• [Requirement] An exact copy of the entries below is the expected answer.

• [Exercise material]
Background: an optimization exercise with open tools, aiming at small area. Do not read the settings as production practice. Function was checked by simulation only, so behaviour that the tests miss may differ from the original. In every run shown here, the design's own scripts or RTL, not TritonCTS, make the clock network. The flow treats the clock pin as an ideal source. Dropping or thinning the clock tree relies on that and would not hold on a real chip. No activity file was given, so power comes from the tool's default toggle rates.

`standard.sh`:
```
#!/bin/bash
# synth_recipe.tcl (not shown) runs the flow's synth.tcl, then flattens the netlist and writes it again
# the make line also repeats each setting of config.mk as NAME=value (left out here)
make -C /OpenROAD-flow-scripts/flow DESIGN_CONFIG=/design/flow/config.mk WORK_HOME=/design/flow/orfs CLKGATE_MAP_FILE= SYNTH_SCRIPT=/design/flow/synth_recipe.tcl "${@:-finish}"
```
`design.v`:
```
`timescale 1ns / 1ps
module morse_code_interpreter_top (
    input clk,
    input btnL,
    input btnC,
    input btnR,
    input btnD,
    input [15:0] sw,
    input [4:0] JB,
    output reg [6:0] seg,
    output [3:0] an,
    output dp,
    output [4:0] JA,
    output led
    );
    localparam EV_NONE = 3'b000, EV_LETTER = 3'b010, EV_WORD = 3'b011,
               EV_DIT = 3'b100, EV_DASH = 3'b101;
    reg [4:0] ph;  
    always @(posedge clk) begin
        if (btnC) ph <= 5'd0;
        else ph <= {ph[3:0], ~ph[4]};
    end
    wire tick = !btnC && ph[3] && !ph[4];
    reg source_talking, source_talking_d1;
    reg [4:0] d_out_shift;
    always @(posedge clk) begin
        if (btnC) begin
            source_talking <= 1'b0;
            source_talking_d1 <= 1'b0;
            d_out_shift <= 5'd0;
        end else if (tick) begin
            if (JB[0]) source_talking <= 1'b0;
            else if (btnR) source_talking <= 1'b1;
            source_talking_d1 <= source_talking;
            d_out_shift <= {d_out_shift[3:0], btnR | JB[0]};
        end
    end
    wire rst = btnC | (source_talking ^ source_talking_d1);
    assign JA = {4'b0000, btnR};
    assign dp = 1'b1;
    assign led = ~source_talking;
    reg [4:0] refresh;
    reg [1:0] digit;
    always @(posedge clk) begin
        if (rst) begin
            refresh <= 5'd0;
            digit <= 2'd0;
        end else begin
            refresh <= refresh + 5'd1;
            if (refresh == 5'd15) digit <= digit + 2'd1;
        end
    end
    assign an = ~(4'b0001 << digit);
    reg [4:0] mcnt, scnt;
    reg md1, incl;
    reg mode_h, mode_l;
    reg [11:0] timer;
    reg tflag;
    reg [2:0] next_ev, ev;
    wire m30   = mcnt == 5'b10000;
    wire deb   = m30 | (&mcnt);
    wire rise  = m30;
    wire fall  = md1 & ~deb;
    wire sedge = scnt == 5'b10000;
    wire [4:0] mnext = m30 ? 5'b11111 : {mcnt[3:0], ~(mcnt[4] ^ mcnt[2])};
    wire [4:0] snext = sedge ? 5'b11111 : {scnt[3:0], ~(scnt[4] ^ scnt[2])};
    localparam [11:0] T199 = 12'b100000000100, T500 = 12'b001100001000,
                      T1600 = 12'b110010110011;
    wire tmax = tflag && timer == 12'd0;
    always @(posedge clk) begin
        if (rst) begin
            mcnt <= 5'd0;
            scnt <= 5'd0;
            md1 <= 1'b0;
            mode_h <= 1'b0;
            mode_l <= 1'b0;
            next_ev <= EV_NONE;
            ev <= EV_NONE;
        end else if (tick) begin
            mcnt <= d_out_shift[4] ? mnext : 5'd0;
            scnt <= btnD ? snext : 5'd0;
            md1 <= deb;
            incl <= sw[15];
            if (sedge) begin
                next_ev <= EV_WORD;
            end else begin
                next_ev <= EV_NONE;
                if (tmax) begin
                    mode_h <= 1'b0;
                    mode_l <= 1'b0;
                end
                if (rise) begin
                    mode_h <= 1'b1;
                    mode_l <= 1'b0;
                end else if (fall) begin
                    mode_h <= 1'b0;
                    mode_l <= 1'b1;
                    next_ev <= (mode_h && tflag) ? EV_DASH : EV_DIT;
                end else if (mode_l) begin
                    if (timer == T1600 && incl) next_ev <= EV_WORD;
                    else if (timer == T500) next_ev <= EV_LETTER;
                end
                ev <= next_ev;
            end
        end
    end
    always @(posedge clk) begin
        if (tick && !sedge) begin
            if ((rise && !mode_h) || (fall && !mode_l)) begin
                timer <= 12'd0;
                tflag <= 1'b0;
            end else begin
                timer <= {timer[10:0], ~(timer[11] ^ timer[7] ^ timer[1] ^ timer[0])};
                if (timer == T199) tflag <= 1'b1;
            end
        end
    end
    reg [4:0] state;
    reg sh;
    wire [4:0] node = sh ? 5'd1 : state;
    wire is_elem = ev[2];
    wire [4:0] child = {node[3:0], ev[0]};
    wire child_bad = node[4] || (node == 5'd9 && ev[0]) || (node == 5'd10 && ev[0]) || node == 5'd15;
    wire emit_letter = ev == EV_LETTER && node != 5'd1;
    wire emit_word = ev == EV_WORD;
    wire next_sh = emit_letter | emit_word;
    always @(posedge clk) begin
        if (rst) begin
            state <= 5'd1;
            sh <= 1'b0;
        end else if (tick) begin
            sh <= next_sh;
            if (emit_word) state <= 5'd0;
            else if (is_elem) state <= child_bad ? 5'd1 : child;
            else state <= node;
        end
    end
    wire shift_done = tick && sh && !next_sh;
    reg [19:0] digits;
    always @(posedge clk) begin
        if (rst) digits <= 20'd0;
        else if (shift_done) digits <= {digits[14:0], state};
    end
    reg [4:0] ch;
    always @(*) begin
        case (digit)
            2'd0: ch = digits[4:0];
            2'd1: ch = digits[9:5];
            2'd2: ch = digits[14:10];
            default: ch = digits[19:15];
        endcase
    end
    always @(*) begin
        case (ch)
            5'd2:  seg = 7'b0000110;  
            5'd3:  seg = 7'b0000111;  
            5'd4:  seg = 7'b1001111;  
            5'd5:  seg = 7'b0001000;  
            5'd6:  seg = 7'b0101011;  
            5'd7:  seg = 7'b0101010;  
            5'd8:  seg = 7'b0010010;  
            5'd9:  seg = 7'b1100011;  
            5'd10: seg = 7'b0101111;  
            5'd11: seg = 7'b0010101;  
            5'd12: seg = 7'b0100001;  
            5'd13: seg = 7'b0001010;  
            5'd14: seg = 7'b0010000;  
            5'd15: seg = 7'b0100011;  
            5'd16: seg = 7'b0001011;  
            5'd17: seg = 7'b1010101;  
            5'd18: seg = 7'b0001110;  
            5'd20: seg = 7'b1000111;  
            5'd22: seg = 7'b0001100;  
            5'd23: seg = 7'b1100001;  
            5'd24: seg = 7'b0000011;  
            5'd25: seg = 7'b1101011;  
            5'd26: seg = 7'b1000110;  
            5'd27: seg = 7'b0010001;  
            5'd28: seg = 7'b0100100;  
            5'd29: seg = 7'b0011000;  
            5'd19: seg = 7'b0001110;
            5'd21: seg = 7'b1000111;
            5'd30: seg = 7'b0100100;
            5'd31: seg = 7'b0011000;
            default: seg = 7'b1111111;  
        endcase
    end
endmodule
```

• [Exercise answer]
Background: an optimization exercise with open tools, aiming at small area. Do not read the settings as production practice. Function was checked by simulation only, so behaviour that the tests miss may differ from the original. In every run shown here, the design's own scripts or RTL, not TritonCTS, make the clock network. The flow treats the clock pin as an ideal source. Dropping or thinning the clock tree relies on that and would not hold on a real chip. No activity file was given, so power comes from the tool's default toggle rates.

`standard.sh`:
```
#!/bin/bash
# synth_recipe.tcl (not shown) runs the flow's synth.tcl, then flattens the netlist and writes it again
# the make line also repeats each setting of config.mk as NAME=value (left out here)
make -C /OpenROAD-flow-scripts/flow DESIGN_CONFIG=/design/flow/config.mk WORK_HOME=/design/flow/orfs CLKGATE_MAP_FILE= SYNTH_SCRIPT=/design/flow/synth_recipe.tcl "${@:-finish}"
```
`design.v`:
```
`timescale 1ns / 1ps
module morse_code_interpreter_top (
    input clk,
    input btnL,
    input btnC,
    input btnR,
    input btnD,
    input [15:0] sw,
    input [4:0] JB,
    output reg [6:0] seg,
    output [3:0] an,
    output dp,
    output [4:0] JA,
    output led
    );
    localparam EV_NONE = 3'b000, EV_LETTER = 3'b010, EV_WORD = 3'b011,
               EV_DIT = 3'b100, EV_DASH = 3'b101;
    reg [4:0] ph;  
    always @(posedge clk) begin
        if (btnC) ph <= 5'd0;
        else ph <= {ph[3:0], ~ph[4]};
    end
    wire tick = !btnC && ph[3] && !ph[4];
    reg source_talking, source_talking_d1;
    reg [4:0] d_out_shift;
    always @(posedge clk) begin
        if (btnC) begin
            source_talking <= 1'b0;
            source_talking_d1 <= 1'b0;
            d_out_shift <= 5'd0;
        end else if (tick) begin
            if (JB[0]) source_talking <= 1'b0;
            else if (btnR) source_talking <= 1'b1;
            source_talking_d1 <= source_talking;
            d_out_shift <= {d_out_shift[3:0], btnR | JB[0]};
        end
    end
    wire rst = btnC | (source_talking ^ source_talking_d1);
    assign JA = {4'b0000, btnR};
    assign dp = 1'b1;
    assign led = ~source_talking;
    reg [4:0] refresh;
    reg [1:0] digit;
    always @(posedge clk) begin
        if (rst) begin
            refresh <= 5'd0;
            digit <= 2'd0;
        end else begin
            refresh <= refresh + 5'd1;
            if (refresh == 5'd15) digit <= digit + 2'd1;
        end
    end
    assign an = ~(4'b0001 << digit);
    reg [4:0] mcnt, scnt;
    reg md1, incl;
    reg mode_h, mode_l;
    reg [11:0] timer;
    reg tflag;
    reg [2:0] next_ev, ev;
    wire m30   = mcnt == 5'b10000;
    wire deb   = m30 | (&mcnt);
    wire rise  = m30;
    wire fall  = md1 & ~deb;
    wire sedge = scnt == 5'b10000;
    wire [4:0] mnext = m30 ? 5'b11111 : {mcnt[3:0], ~(mcnt[4] ^ mcnt[2])};
    wire [4:0] snext = sedge ? 5'b11111 : {scnt[3:0], ~(scnt[4] ^ scnt[2])};
    localparam [11:0] T199 = 12'b100000000100, T500 = 12'b001100001000,
                      T1600 = 12'b110010110011;
    wire tmax = tflag && timer == 12'd0;
    always @(posedge clk) begin
        if (rst) begin
            mcnt <= 5'd0;
            scnt <= 5'd0;
            md1 <= 1'b0;
            mode_h <= 1'b0;
            mode_l <= 1'b0;
            next_ev <= EV_NONE;
            ev <= EV_NONE;
        end else if (tick) begin
            mcnt <= d_out_shift[4] ? mnext : 5'd0;
            scnt <= btnD ? snext : 5'd0;
            md1 <= deb;
            incl <= sw[15];
            if (sedge) begin
                next_ev <= EV_WORD;
            end else begin
                next_ev <= EV_NONE;
                if (tmax) begin
                    mode_h <= 1'b0;
                    mode_l <= 1'b0;
                end
                if (rise) begin
                    mode_h <= 1'b1;
                    mode_l <= 1'b0;
                end else if (fall) begin
                    mode_h <= 1'b0;
                    mode_l <= 1'b1;
                    next_ev <= (mode_h && tflag) ? EV_DASH : EV_DIT;
                end else if (mode_l) begin
                    if (timer == T1600 && incl) next_ev <= EV_WORD;
                    else if (timer == T500) next_ev <= EV_LETTER;
                end
                ev <= next_ev;
            end
        end
    end
    always @(posedge clk) begin
        if (tick && !sedge) begin
            if ((rise && !mode_h) || (fall && !mode_l)) begin
                timer <= 12'd0;
                tflag <= 1'b0;
            end else begin
                timer <= {timer[10:0], ~(timer[11] ^ timer[7] ^ timer[1] ^ timer[0])};
                if (timer == T199) tflag <= 1'b1;
            end
        end
    end
    reg [4:0] state;
    reg sh;
    wire [4:0] node = sh ? 5'd1 : state;
    wire is_elem = ev[2];
    wire [4:0] child = {node[3:0], ev[0]};
    wire child_bad = node[4] || (node == 5'd9 && ev[0]) || (node == 5'd10 && ev[0]) || node == 5'd15;
    wire emit_letter = ev == EV_LETTER && node != 5'd1;
    wire emit_word = ev == EV_WORD;
    wire next_sh = emit_letter | emit_word;
    always @(posedge clk) begin
        if (rst) begin
            state <= 5'd1;
            sh <= 1'b0;
        end else if (tick) begin
            sh <= next_sh;
            if (emit_word) state <= 5'd0;
            else if (is_elem) state <= child_bad ? 5'd1 : child;
            else state <= node;
        end
    end
    wire shift_done = tick && sh && !next_sh;
    reg [19:0] digits;
    always @(posedge clk) begin
        if (rst) digits <= 20'd0;
        else if (shift_done) digits <= {digits[14:0], state};
    end
    reg [4:0] ch;
    always @(*) begin
        case (digit)
            2'd0: ch = digits[4:0];
            2'd1: ch = digits[9:5];
            2'd2: ch = digits[14:10];
            default: ch = digits[19:15];
        endcase
    end
    always @(*) begin
        case (ch)
            5'd2:  seg = 7'b0000110;  
            5'd3:  seg = 7'b0000111;  
            5'd4:  seg = 7'b1001111;  
            5'd5:  seg = 7'b0001000;  
            5'd6:  seg = 7'b0101011;  
            5'd7:  seg = 7'b0101010;  
            5'd8:  seg = 7'b0010010;  
            5'd9:  seg = 7'b1100011;  
            5'd10: seg = 7'b0101111;  
            5'd11: seg = 7'b0010101;  
            5'd12: seg = 7'b0100001;  
            5'd13: seg = 7'b0001010;  
            5'd14: seg = 7'b0010000;  
            5'd15: seg = 7'b0100011;  
            5'd16: seg = 7'b0001011;  
            5'd17: seg = 7'b1010101;  
            5'd18: seg = 7'b0001110;  
            5'd20: seg = 7'b1000111;  
            5'd22: seg = 7'b0001100;  
            5'd23: seg = 7'b1100001;  
            5'd24: seg = 7'b0000011;  
            5'd25: seg = 7'b1101011;  
            5'd26: seg = 7'b1000110;  
            5'd27: seg = 7'b0010001;  
            5'd28: seg = 7'b0100100;  
            5'd29: seg = 7'b0011000;  
            5'd19: seg = 7'b0001110;
            5'd21: seg = 7'b1000111;
            5'd30: seg = 7'b0100100;
            5'd31: seg = 7'b0011000;
            default: seg = 7'b1111111;  
        endcase
    end
endmodule
```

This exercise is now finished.